Engineering Contradictions & Design Principles
Engineering Contradiction Analysis
1Measurement precision
If traditional forward indexing key frame selection is used, then the SLAM algorithm runs efficiently with standard computation, but key frames near inflection points of curve motion trajectory are missed leading to large accumulative errors
Solution Approach 1:
The patent introduces inverted indexing that processes image frames in reverse order (from newest to oldest) in addition to the traditional forward indexing. This bidirectional approach ensures that key frames near inflection points are not missed, as the inverted indexing can detect trajectory changes that forward indexing alone might overlook, thereby improving positioning accuracy and key frame selection reliability
Solution Approach 2:
The patent adds a temporal dimension to key frame selection by implementing both forward and inverted indexing strategies. This creates a multi-dimensional verification system where key frames are selected based on both forward progression and reverse verification, ensuring that inflection points are captured from multiple temporal perspectives, thus improving measurement precision without sacrificing reliability
2Reliability
If both point features and line features are extracted for pose estimation, then enough image features are obtained for reliable results, but redundant features and unnecessary computation occur in densely textured scenes
Solution Approach 1:
The patent applies local quality by adaptively selecting feature types based on scene characteristics. In densely textured scenes where point features provide sufficient information, only point features are extracted. In scenes lacking sufficient point features, line features are added. This localized adaptation of feature extraction strategy maintains pose estimation reliability while improving processing efficiency by avoiding redundant feature extraction
Solution Approach 2:
The patent dynamically changes the feature extraction parameters based on scene texture density. When the scene is determined to be densely textured, the system switches to point-feature-only mode. When the scene lacks sufficient texture, it switches to combined point and line feature mode.
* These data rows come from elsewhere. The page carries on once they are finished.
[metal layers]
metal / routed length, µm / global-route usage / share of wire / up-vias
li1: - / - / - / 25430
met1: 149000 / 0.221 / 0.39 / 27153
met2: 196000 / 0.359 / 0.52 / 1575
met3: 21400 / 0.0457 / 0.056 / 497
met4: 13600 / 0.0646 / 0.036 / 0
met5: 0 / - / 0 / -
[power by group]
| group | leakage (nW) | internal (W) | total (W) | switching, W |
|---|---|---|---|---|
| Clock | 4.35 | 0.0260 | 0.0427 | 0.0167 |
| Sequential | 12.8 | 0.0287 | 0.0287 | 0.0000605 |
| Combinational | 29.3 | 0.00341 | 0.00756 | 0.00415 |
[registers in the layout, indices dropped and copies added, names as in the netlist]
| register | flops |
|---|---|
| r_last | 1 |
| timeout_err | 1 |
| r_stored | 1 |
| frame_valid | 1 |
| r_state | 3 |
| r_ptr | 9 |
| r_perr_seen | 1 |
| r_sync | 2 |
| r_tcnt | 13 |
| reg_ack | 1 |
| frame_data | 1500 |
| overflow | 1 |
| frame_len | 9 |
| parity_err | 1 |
## src/rtl/clock_pkg.sv

```systemverilog
// -----------------------------------------------------------------------------
// clock_pkg
// Shared constants and helpers for the clock datapath counters.
//   EDIT_CUR_*  : edit cursor codes selecting a digit
//   DISMODE_*   : display mode codes
//   KEY_INC/DEC : indices of the increment / decrement push keys
//   bcd_split() : binary 0..99 -> {tens, ones} BCD digits
// -----------------------------------------------------------------------------
package clock_pkg;

  localparam logic [2:0] EDIT_CUR_TENS = 3'd2;
  localparam logic [2:0] EDIT_CUR_ONES = 3'd3;

  localparam logic [1:0] DISMODE_TIME  = 2'd0;

  localparam int KEY_INC = 1;
  localparam int KEY_DEC = 2;

  typedef struct packed {
    logic [3:0] tens;
    logic [3:0] ones;
  } bcd_pair_t;

  // Valid for 0..99, which covers every legal counter range.
  function automatic bcd_pair_t bcd_split(input logic [6:0] bin);
    bcd_pair_t r;
    r.tens = 4'(bin / 7'd10);
    r.ones = 4'(bin % 7'd10);
    return r;
  endfunction

endpackage

```

## src/rtl/key_edge_detect.sv

```systemverilog
// -----------------------------------------------------------------------------
// key_edge_detect
// Two-flop synchroniser plus history flop for one raw active-low push key,
// producing a one-cycle press pulse on the synchronised falling edge.
// A key already held when reset is released is ignored until it has been
// seen released, so a press spanning reset never generates an event.
//   Clk     : system clock, rising edge
//   Rst     : synchronous active-high reset
//   key_n_i : raw key, active low, asynchronous
//   press_o : one-cycle press pulse
// -----------------------------------------------------------------------------
module key_edge_detect (
  input  logic Clk,
  input  logic Rst,
  input  logic key_n_i,
  output logic press_o
);

  logic       sync1_q;
  logic       sync2_q;
  logic       hist_q;
  logic [1:0] vld_q;     // shift of 1s: sync2_q holds a real key sample once vld_q[1] is set
  logic       armed_q;   // key has been seen released since reset

  always_ff @(posedge Clk) begin
    // NOTE: sequential state uses non-blocking assignments so every flop
    // samples the pre-edge value of its neighbours (sync chain ordering).
    if (Rst) begin
      sync1_q <= 1'b1;
      sync2_q <= 1'b1;
      hist_q  <= 1'b1;
      vld_q   <= 2'b00;
      armed_q <= 1'b0;
    end else begin
      sync1_q <= key_n_i;
      sync2_q <= sync1_q;
      hist_q  <= sync2_q;
      vld_q   <= {vld_q[0], 1'b1};
      armed_q <= armed_q | (vld_q[1] & sync2_q);
    end
  end

  assign press_o = armed_q & hist_q & ~sync2_q;

endmodule

```

## src/rtl/bcd_modulo_counter.sv

```systemverilog
// -----------------------------------------------------------------------------
// bcd_modulo_counter
// Two-digit BCD-editable modulo counter (seconds/minutes/hours stage).
// Counts on tickIn, emits a registered carry pulse on wrap, and lets the
// user step the ones or tens digit with the increment/decrement keys.
//   Clk      : system clock, rising edge
//   Rst      : synchronous active-high reset
//   tickIn   : count enable pulse
//   KEY      : raw active-low keys; KEY[1]=inc, KEY[2]=dec
//   editMode : 1 = editing, counting frozen
//   editCur  : edit cursor position
//   disMode  : display mode
//   value    : binary count 0..MODULO-1
//   bcdOnes  : value % 10
//   bcdTens  : value / 10
//   carryOut : registered one-cycle wrap/borrow pulse
//   atTerm   : value at terminal count for the counting direction
// -----------------------------------------------------------------------------
module bcd_modulo_counter
  import clock_pkg::*;
#(
  parameter int         MODULO       = 60,
  parameter int         RESET_VAL    = 0,
  parameter bit         COUNT_DOWN   = 1'b0,
  parameter logic [2:0] CUR_ONES     = EDIT_CUR_ONES,
  parameter logic [2:0] CUR_TENS     = EDIT_CUR_TENS,
  parameter logic [1:0] EDIT_DISMODE = DISMODE_TIME,
  localparam int        WIDTH        = $clog2(MODULO)
) (
  input  logic             Clk,
  input  logic             Rst,
  input  logic             tickIn,
  input  logic [3:0]       KEY,
  input  logic             editMode,
  input  logic [2:0]       editCur,
  input  logic [1:0]       disMode,
  output logic [WIDTH-1:0] value,
  output logic [3:0]       bcdOnes,
  output logic [3:0]       bcdTens,
  output logic             carryOut,
  output logic             atTerm
);

  localparam logic [WIDTH-1:0] MOD_M1   = WIDTH'(MODULO - 1);
  localparam logic [WIDTH-1:0] RST_V    = WIDTH'(RESET_VAL);
  localparam logic [3:0]       TMAX     = 4'((MODULO - 1) / 10);
  localparam logic [3:0]       OMAX_TOP = 4'((MODULO - 1) % 10);

  // Highest legal ones digit for a given tens digit.
  function automatic logic [3:0] omax(input logic [3:0] t);
    return (t == TMAX) ? OMAX_TOP : 4'd9;
  endfunction

  logic [WIDTH-1:0] value_q, value_d;
  logic             carry_q, carry_d;
  logic             inc_ev, dec_ev;
  logic             edit_en, sel_ones, sel_tens;
  logic [3:0]       ones_new, tens_new;
  bcd_pair_t        cur;

  logic unused_keys;
  assign unused_keys = KEY[0] ^ KEY[3];

  key_edge_detect u_key_inc (
    .Clk     (Clk),
    .Rst     (Rst),
    .key_n_i (KEY[KEY_INC]),
    .press_o (inc_ev)
  );

  key_edge_detect u_key_dec (
    .Clk     (Clk),
    .Rst     (Rst),
    .key_n_i (KEY[KEY_DEC]),
    .press_o (dec_ev)
  );

  assign cur      = bcd_split(7'(value_q));
  assign edit_en  = editMode && (disMode == EDIT_DISMODE);
  assign sel_ones = (editCur == CUR_ONES);
  assign sel_tens = (editCur == CUR_TENS);
  assign atTerm   = COUNT_DOWN ? (value_q == '0) : (value_q == MOD_M1);

  always_comb begin
    // NOTE: every output of this block gets a default first, so no path
    // leaves a variable unassigned and no latch is inferred.
    value_d  = value_q;
    carry_d  = 1'b0;
    ones_new = cur.ones;
    tens_new = cur.tens;

    if (edit_en && (sel_ones || sel_tens) && (inc_ev || dec_ev)) begin
      // Simultaneous events: inc wins because it is tested first.
      if (sel_ones) begin
        if (inc_ev) ones_new = (cur.ones == omax(cur.tens)) ? 4'd0 : cur.ones + 4'd1;
        else        ones_new = (cur.ones == 4'd0) ? omax(cur.tens) : cur.ones - 4'd1;
      end else begin
        if (inc_ev) tens_new = (cur.tens == TMAX) ? 4'd0 : cur.tens + 4'd1;
        else        tens_new = (cur.tens == 4'd0) ? TMAX : cur.tens - 4'd1;
        // Moving into the top tens digit may make the ones digit illegal.
        if (cur.ones > omax(tens_new)) ones_new = omax(tens_new);
      end
      value_d = WIDTH'(7'(tens_new) * 7'd10 + 7'(ones_new));
    end else if (!editMode && tickIn) begin
      if (COUNT_DOWN) value_d = atTerm ? MOD_M1 : value_q - WIDTH'(1);
      else            value_d = atTerm ? '0     : value_q + WIDTH'(1);
      carry_d = atTerm;
    end
  end

  always_ff @(posedge Clk) begin
    if (Rst) begin
      value_q <= RST_V;
      carry_q <= 1'b0;
    end else begin
      value_q <= value_d;
      carry_q <= carry_d;
    end
  end

  assign value    = value_q;
  assign carryOut = carry_q;
  assign bcdOnes  = cur.ones;
  assign bcdTens  = cur.tens;

endmodule
```
File: config.mk
export PLATFORM = sky130hd
export DESIGN_NAME = periph_send_arbiter
export DESIGN_NICKNAME = d
export VERILOG_FILES = /design/src/rtl/periph_pkg.sv /design/src/rtl/rr_arbiter.sv /design/src/rtl/periph_send_arbiter.sv
export SDC_FILE = /design/constraint.sdc
export NUM_CORES = 1
export LEC_CHECK = 0
export ABC_AREA = 1
export BUFFER_PORTS_ARGS = -buffer_cell sky130_fd_sc_hd__buf_4
export CORE_ASPECT_RATIO = 0.5
export CORE_UTILIZATION = 40
export CTS_CLUSTER_DIAMETER = 150
export DETAILED_ROUTE_END_ITERATION = 6
export PLACE_DENSITY = 0.75
export SYNTH_ARGS = -nofsm -noshare
export SYNTH_HDL_FRONTEND = slang
export SYNTH_SLANG_ARGS = --single-unit
File: constraint.sdc
create_clock -name clk -period 1.95 [get_ports clk]
set_input_delay 0.4875 -clock clk [delete_from_list [all_inputs] [get_ports clk]]
set_output_delay 0.4875 -clock clk [all_outputs]
set_load 0.005 [all_outputs]
File: src/rtl/periph_pkg.sv
// Shared types and handshake encodings for the peripheral send arbiter.
package periph_pkg;

   typedef enum logic [2:0] {
      IDLE,
      SEND,
      RELEASE,
      DONE,
      ERR
   } state_t;

   localparam logic [1:0] SEND_IDLE = 2'b00;
   localparam logic [1:0] SEND_REQ  = 2'b01;
   localparam logic [1:0] ACK_IDLE  = 2'b00;
   localparam logic [1:0] ACK_OK    = 2'b01;

   // Next round-robin start position after index idx, wrapping at n.
   function automatic int rr_next(input int idx, input int n);
      return (idx + 1 >= n) ? 0 : idx + 1;
   endfunction

endpackage

File: src/rtl/rr_arbiter.sv
// Combinational round-robin pick: first requester at or above ptr, with wrap.
module rr_arbiter #(
   parameter int NUM_REQ = 2
) (
   input  logic [NUM_REQ-1:0]         req,
   input  logic [$clog2(NUM_REQ)-1:0] ptr,
   output logic [NUM_REQ-1:0]         onehot,
   output logic [$clog2(NUM_REQ)-1:0] idx,
   output logic                       any
);

   localparam int IDX_W = $clog2(NUM_REQ);

   // Scan NUM_REQ positions starting at ptr; the first active request wins.
   always_comb begin
      int cand;
      cand   = 0;
      onehot = '0;
      idx    = '0;
      any    = 1'b0;
      for (int off = 0; off < NUM_REQ; off++) begin
         cand = int'(ptr) + off;
         if (cand >= NUM_REQ) cand = cand - NUM_REQ;
         if (!any && req[cand]) begin
            any          = 1'b1;
            idx          = IDX_W'(cand);
            onehot[cand] = 1'b1;
         end
      end
   end

endmodule

File: src/rtl/periph_send_arbiter.sv
// Round-robin arbiter that runs the 4-phase send/ack handshake to one shared
// output peripheral on behalf of the granted requester, with a stall watchdog.
module periph_send_arbiter
   import periph_pkg::*;
#(
   parameter int NUM_REQ = 2,
   parameter int DATA_W  = 16,
   parameter int TIMEOUT = 16
) (
   input  logic                      clk,
   input  logic                      rst,
   input  logic [NUM_REQ-1:0]        req,
   input  logic [NUM_REQ*DATA_W-1:0] req_dado,
   output logic [NUM_REQ-1:0]        gnt,
   output logic [NUM_REQ-1:0]        done,
   output logic [NUM_REQ-1:0]        err,
   output logic [DATA_W-1:0]         dado,
   output logic [1:0]                send,
   input  logic [1:0]                ack
);

   localparam int IDX_W  = $clog2(NUM_REQ);
   localparam int TCNT_W = $clog2(TIMEOUT) + 1;
   localparam logic [TCNT_W-1:0] TLAST = TCNT_W'(TIMEOUT - 1);

   state_t              state, state_n;
   logic [NUM_REQ-1:0]  gnt_n, done_n, err_n;
   logic [DATA_W-1:0]   dado_n;
   logic [1:0]          send_n;
   logic [IDX_W-1:0]    ptr, ptr_n;
   logic [IDX_W-1:0]    win, win_n;
   logic [TCNT_W-1:0]   tcnt, tcnt_n;
   logic [IDX_W-1:0]    ptr_inc;

   logic [NUM_REQ-1:0]  arb_onehot;
   logic [IDX_W-1:0]    arb_idx;
   logic                arb_any;

   rr_arbiter #(
      .NUM_REQ(NUM_REQ)
   ) u_arb (
      .req    (req),
      .ptr    (ptr),
      .onehot (arb_onehot),
      .idx    (arb_idx),
      .any    (arb_any)
   );

   assign ptr_inc = IDX_W'(rr_next(int'(win), NUM_REQ));

   // State and every output register; reset clears all of them.
   always_ff @(posedge clk) begin
      if (rst) begin
         state <= IDLE;
         gnt   <= '0;
         done  <= '0;
         err   <= '0;
         dado  <= '0;
         send  <= SEND_IDLE;
         ptr   <= '0;
         win   <= '0;
         tcnt  <= '0;
      end else begin
         state <= state_n;
         gnt   <= gnt_n;
         done  <= done_n;
         err   <= err_n;
         dado  <= dado_n;
         send  <= send_n;
         ptr   <= ptr_n;
         win   <= win_n;
         tcnt  <= tcnt_n;
      end
   end

   // Next-state and next-output logic; done/err default low so they pulse.
   always_comb begin
      state_n = state;
      gnt_n   = gnt;
      done_n  = '0;
      err_n   = '0;
      dado_n  = dado;
      send_n  = send;
      ptr_n   = ptr;
      win_n   = win;
      tcnt_n  = tcnt;
      case (state)
         IDLE: begin
            gnt_n  = '0;
            send_n = SEND_IDLE;
            tcnt_n = '0;
            // Only grant once the peripheral has dropped its previous ack.
            if (arb_any && ack == ACK_IDLE) begin
               gnt_n   = arb_onehot;
               win_n   = arb_idx;
               dado_n  = req_dado[int'(arb_idx)*DATA_W +: DATA_W];
               send_n  = SEND_REQ;
               state_n = SEND;
            end
         end
         SEND: begin
            if (ack == ACK_OK) begin
               send_n  = SEND_IDLE;
               tcnt_n  = '0;
               state_n = RELEASE;
            end else if (tcnt == TLAST) begin
               send_n  = SEND_IDLE;
               err_n   = gnt;
               ptr_n   = ptr_inc;
               state_n = ERR;
            end else begin
               tcnt_n = tcnt + TCNT_W'(1);
            end
         end
         RELEASE: begin
            send_n = SEND_IDLE;
            if (ack == ACK_IDLE) begin
               done_n  = gnt;
               ptr_n   = ptr_inc;
               state_n = DONE;
            end else if (tcnt == TLAST) begin
               err_n   = gnt;
               ptr_n   = ptr_inc;
               state_n = ERR;
            end else begin
               tcnt_n = tcnt + TCNT_W'(1);
            end
         end
         DONE: begin
            gnt_n   = '0;
            state_n = IDLE;
         end
         ERR: begin
            gnt_n   = '0;
            send_n  = SEND_IDLE;
            state_n = IDLE;
         end
         default: begin
            gnt_n   = '0;
            send_n  = SEND_IDLE;
            state_n = IDLE;
         end
      endcase
   end

endmodule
This parameter change strategy optimizes the balance between reliability and productivity by matching feature extraction complexity to scene requirements
Data Source
AI summary
A closed-loop detecting method using an inverted index-based key frame selection strategy, storage media and apparatus are provided. The method includes following steps: step I: acquiring image information at a current position, processing the image information to extract corresponding image features therefrom and solve a camera pose; step II: capturing image features successively during movement of a robot, as consecutive image frames, performing, on the consecutive image frames, an indexing, in which the inverted index-based key frame selection strategy is introduced into a key frame selection strategy to supplement key frames which are prone to be missed in a conventional forward indexing during a curvilinear movement of the robot; and step III: performing closed-loop detection and correction of accumulative errors based on image features carried by key frames.